Пржевальский был человеком на редкость твердым, жизнерадостным, целеустремленным. Он не покончил жизнь самоубийством, не сошел с ума, не погиб нравственно. Пржевальский остался самим собою. В свободное от службы время он занимался обработкой собранных коллекций и составлял описание своего путешествия.

Наконец в начале февраля 1869 года Пржевальский получил разрешение вернуться к своим исследованиям.

Перед отъездом из Николаевска Пржевальский отправил в Сибирский отдел Географического общества статью, в которой впервые сообщались подробные сведения о народностях Приморья. Статья вскоре была напечатана в «Известиях» Сибирского отдела.

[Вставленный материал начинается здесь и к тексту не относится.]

From an optimization exercise on the open Yosys and OpenROAD flow, aimed at small area, a short achievable clock period and few clock cycles per item; shortcuts taken in it are not production practice.
For this run, only the layout was checked, not whether the RTL still works.

==> flow/design.v <==
package aesPkg;
    typedef logic [7:0] byteT;
    typedef logic [31:0] wordT;
    typedef logic [128-1:0] blockT;
    typedef logic [3:0] roundIdxT;
    typedef enum logic [1:0] {
        sIdle,
        sExpand,
        sRound,
        sDone
    } aesStateT;
endpackage
`timescale 1ns/1ns
module sBoxRom
(
    input  logic [7:0] addr,
    input  logic       inv,
    output logic [7:0] data
);
    logic T1, T2, T3, T4, T5, T6, T7, T8, T9, T10, T11, T12, T13, T14, T15, T16, T17, T18, T19, T20, T21, T22, T23, T24, T25, T26, T27, M1, M2, M3, M4, M5, M6, M7, M8, M9, M10, M11, M12, M13, M14, M15, M16, M17, M18, M19, M20, M21, M22, M23, M24, M25, M26, M27, M28, M29, M30, M31, M32, M33, M34, M35, M36, M37, M38, M39, M40, M41, M42, M43, M44, M45, M46, M47, M48, M49, M50, M51, M52, M53, M54, M55, M56, M57, M58, M59, M60, M61, M62, M63, L0, L1, L2, L3, L4, L5, L6, L7, L8, L9, L10, L11, L12, L13, L14, L15, L16, L17, L18, L19, L20, L21, L22, L23, L24, L25, L26, L27, L28, L29, S0, S1, S2, S3, S4, S5, S6, S7;
    logic U0, U1, U2, U3, U4, U5, U6, U7;
    logic [7:0] ai, u, s, si;
    assign ai = {addr[6:0], addr[7]} ^ {addr[4:0], addr[7:5]} ^ {addr[1:0], addr[7:2]} ^ 8'h05;
    assign u  = inv ? ai : addr;
    assign U0 = u[7];
    assign U1 = u[6];
    assign U2 = u[5];
    assign U3 = u[4];
    assign U4 = u[3];
    assign U5 = u[2];
    assign U6 = u[1];
    assign U7 = u[0];
    assign T1 = U0 ^ U3;
    assign T2 = U0 ^ U5;
    assign T3 = U0 ^ U6;
    assign T4 = U3 ^ U5;
    assign T5 = U4 ^ U6;
    assign T6 = T1 ^ T5;
    assign T7 = U1 ^ U2;
    assign T8 = U7 ^ T6;
    assign T9 = U7 ^ T7;
    assign T10 = T6 ^ T7;
    assign T11 = U1 ^ U5;
    assign T12 = U2 ^ U5;
    assign T13 = T3 ^ T4;
    assign T14 = T6 ^ T11;
    assign T15 = T5 ^ T11;
    assign T16 = T5 ^ T12;
    assign T17 = T9 ^ T16;
    assign T18 = U3 ^ U7;
    assign T19 = T7 ^ T18;
    assign T20 = T1 ^ T19;
    assign T21 = U6 ^ U7;
    assign T22 = T7 ^ T21;
    assign T23 = T2 ^ T22;
    assign T24 = T2 ^ T10;
    assign T25 = T20 ^ T17;
    assign T26 = T3 ^ T16;
    assign T27 = T1 ^ T12;
    assign M1 = T13 & T6;
    assign M2 = T23 & T8;
    assign M3 = T14 ^ M1;
    assign M4 = T19 & U7;
    assign M5 = M4 ^ M1;
    assign M6 = T3 & T16;
    assign M7 = T22 & T9;
    assign M8 = T26 ^ M6;
    assign M9 = T20 & T17;
    assign M10 = M9 ^ M6;
    assign M11 = T1 & T15;
    assign M12 = T4 & T27;
    assign M13 = M12 ^ M11;
    assign M14 = T2 & T10;
    assign M15 = M14 ^ M11;
    assign M16 = M3 ^ M2;
    assign M17 = M5 ^ T24;
    assign M18 = M8 ^ M7;
    assign M19 = M10 ^ M15;
    assign M20 = M16 ^ M13;
    assign M21 = M17 ^ M15;
    assign M22 = M18 ^ M13;
    assign M23 = M19 ^ T25;
    assign M24 = M22 ^ M23;
    assign M25 = M22 & M20;
    assign M26 = M21 ^ M25;
    assign M27 = M20 ^ M21;
    assign M28 = M23 ^ M25;
    assign M29 = M28 & M27;
    assign M30 = M26 & M24;
    assign M31 = M20 & M23;
    assign M32 = M27 & M31;
    assign M33 = M27 ^ M25;
    assign M34 = M21 & M22;
    assign M35 = M24 & M34;
    assign M36 = M24 ^ M25;
    assign M37 = M21 ^ M29;
    assign M38 = M32 ^ M33;
    assign M39 = M23 ^ M30;
    assign M40 = M35 ^ M36;
    assign M41 = M38 ^ M40;
    assign M42 = M37 ^ M39;
    assign M43 = M37 ^ M38;
    assign M44 = M39 ^ M40;
    assign M45 = M42 ^ M41;
    assign M46 = M44 & T6;
    assign M47 = M40 & T8;
    assign M48 = M39 & U7;
    assign M49 = M43 & T16;
    assign M50 = M38 & T9;
    assign M51 = M37 & T17;
    assign M52 = M42 & T15;
    assign M53 = M45 & T27;
    assign M54 = M41 & T10;
    assign M55 = M44 & T13;
    assign M56 = M40 & T23;
    assign M57 = M39 & T19;
    assign M58 = M43 & T3;
    assign M59 = M38 & T22;
    assign M60 = M37 & T20;
    assign M61 = M42 & T1;
    assign M62 = M45 & T4;
    assign M63 = M41 & T2;
    assign L0 = M61 ^ M62;
    assign L1 = M50 ^ M56;
    assign L2 = M46 ^ M48;
    assign L3 = M47 ^ M55;
    assign L4 = M54 ^ M58;
    assign L5 = M49 ^ M61;
    assign L6 = M62 ^ L5;
    assign L7 = M46 ^ L3;
    assign L8 = M51 ^ M59;
    assign L9 = M52 ^ M53;
    assign L10 = M53 ^ L4;
    assign L11 = M60 ^ L2;
    assign L12 = M48 ^ M51;
    assign L13 = M50 ^ L0;
    assign L14 = M52 ^ M61;
    assign L15 = M55 ^ L1;
    assign L16 = M56 ^ L0;
    assign L17 = M57 ^ L1;
    assign L18 = M58 ^ L8;
    assign L19 = M63 ^ L4;
    assign L20 = L0 ^ L1;
    assign L21 = L1 ^ L7;
    assign L22 = L3 ^ L12;
    assign L23 = L18 ^ L2;
    assign L24 = L15 ^ L9;
    assign L25 = L6 ^ L10;
    assign L26 = L7 ^ L9;
    assign L27 = L8 ^ L10;
    assign L28 = L11 ^ L14;
    assign L29 = L11 ^ L17;
    assign S0 = L6 ^ L24;
    assign S1 = ~(L16 ^ L26);
    assign S2 = ~(L19 ^ L28);
    assign S3 = L6 ^ L21;
    assign S4 = L20 ^ L22;
    assign S5 = L25 ^ L29;
    assign S6 = ~(L13 ^ L27);
    assign S7 = ~(L6 ^ L23);
    assign s[7] = S0;
    assign s[6] = S1;
    assign s[5] = S2;
    assign s[4] = S3;
    assign s[3] = S4;
    assign s[2] = S5;
    assign s[1] = S6;
    assign s[0] = S7;
    assign si = {s[6:0], s[7]} ^ {s[4:0], s[7:5]} ^ {s[1:0], s[7:2]} ^ 8'h05;
    assign data = inv ? si : s;
endmodule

Опять Николай Михайлович встретил весну на озере Ханка. Он оставался здесь до середины мая: наблюдал за перелетом птиц, охотился, приготовлял чучела, собирал растения.

Летом 1869 года Пржевальский исследовал долины рек, впадающих в озеро Ханка с юга и с запада. Эти три последних месяца своего пребывания в Уссурийском крае Пржевальский, то бродя пешком, то плывя в лодке, неделями не видел над собой иного крова, кроме неба, не слышал вокруг иных голосов, кроме птичьих: свистели камышевки, перекликались журавли, токовали фазаны. Громко шумел крыльями японский бекас, неутомимо кружившийся в вышине.

Далеко кругом не было ни одной человеческой души. Все здесь было еще дико, нетронуто. Густые травы и заросли стояли не измятые ничьей ногой, и только кое-где след на грязи или клочок ощипан-ной травы указывали, что здесь прошел какой-то зверь.

7 августа Пржевальский в последний раз перед отъездом вышел побродить по берегу Ханка.

Вот раскинулись болота и потянулся узкой лентой тальник, где он так часто в засадках подстерегал добычу. Налево извивалась река Сунгача, а там, далеко за болотами, синели горы на берегу Даубихэ.

Пройдя немного, Пржевальский остановился и стал медленно осматриваться, стараясь запечатлеть в памяти расстилавшуюся перед ним картину.

Прощай, Ханка! Прощай, Уссурийский край!..

Пржевальский i_005.jpg

Зимний уссурийский пейзаж. Поселок Фроловка на Сучане. Снимок 90-х годов.